--- WHAT IS NEEDED ---
Below are entries. Copy exactly the lines running from the line that holds "## per-stage QoR" to the line that holds "Power figures use", with both ends included.
★ ★ ★ ★ ★ ★ ★
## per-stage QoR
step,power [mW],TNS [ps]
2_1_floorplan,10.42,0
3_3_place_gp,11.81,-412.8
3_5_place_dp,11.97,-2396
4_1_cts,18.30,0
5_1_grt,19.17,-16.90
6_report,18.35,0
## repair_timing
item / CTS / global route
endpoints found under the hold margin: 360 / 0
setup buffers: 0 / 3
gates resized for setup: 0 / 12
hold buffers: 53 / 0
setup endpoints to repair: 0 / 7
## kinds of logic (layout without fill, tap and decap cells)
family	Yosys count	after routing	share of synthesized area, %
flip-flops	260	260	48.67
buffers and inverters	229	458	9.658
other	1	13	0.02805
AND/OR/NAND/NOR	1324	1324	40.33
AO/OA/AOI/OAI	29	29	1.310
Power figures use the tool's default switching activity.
★ ★ ★ ★ ★ ★ ★
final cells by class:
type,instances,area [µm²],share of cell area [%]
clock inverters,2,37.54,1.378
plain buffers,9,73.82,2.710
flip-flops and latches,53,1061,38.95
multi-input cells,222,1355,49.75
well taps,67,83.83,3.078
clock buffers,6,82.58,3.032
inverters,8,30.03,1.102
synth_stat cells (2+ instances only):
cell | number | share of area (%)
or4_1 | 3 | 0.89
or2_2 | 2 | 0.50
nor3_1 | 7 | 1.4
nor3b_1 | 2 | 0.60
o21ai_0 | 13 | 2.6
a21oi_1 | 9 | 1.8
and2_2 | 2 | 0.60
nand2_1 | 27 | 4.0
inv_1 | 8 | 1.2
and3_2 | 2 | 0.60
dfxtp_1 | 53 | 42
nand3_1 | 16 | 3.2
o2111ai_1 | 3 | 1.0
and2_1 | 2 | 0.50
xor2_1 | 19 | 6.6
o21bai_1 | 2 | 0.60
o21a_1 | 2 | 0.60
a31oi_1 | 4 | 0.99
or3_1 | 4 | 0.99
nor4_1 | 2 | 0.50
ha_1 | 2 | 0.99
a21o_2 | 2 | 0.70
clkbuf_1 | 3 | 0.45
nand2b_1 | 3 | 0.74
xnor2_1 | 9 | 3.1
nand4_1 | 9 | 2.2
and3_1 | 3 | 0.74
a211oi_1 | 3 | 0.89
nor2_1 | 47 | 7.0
★ ★ ★ ★ ★ ★ ★
--- TASK RESPONSE ---
## per-stage QoR
step,power [mW],TNS [ps]
2_1_floorplan,10.42,0
3_3_place_gp,11.81,-412.8
3_5_place_dp,11.97,-2396
4_1_cts,18.30,0
5_1_grt,19.17,-16.90
6_report,18.35,0
## repair_timing
item / CTS / global route
endpoints found under the hold margin: 360 / 0
setup buffers: 0 / 3
gates resized for setup: 0 / 12
hold buffers: 53 / 0
setup endpoints to repair: 0 / 7
## kinds of logic (layout without fill, tap and decap cells)
family	Yosys count	after routing	share of synthesized area, %
flip-flops	260	260	48.67
buffers and inverters	229	458	9.658
other	1	13	0.02805
AND/OR/NAND/NOR	1324	1324	40.33
AO/OA/AOI/OAI	29	29	1.310
Power figures use the tool's default switching activity.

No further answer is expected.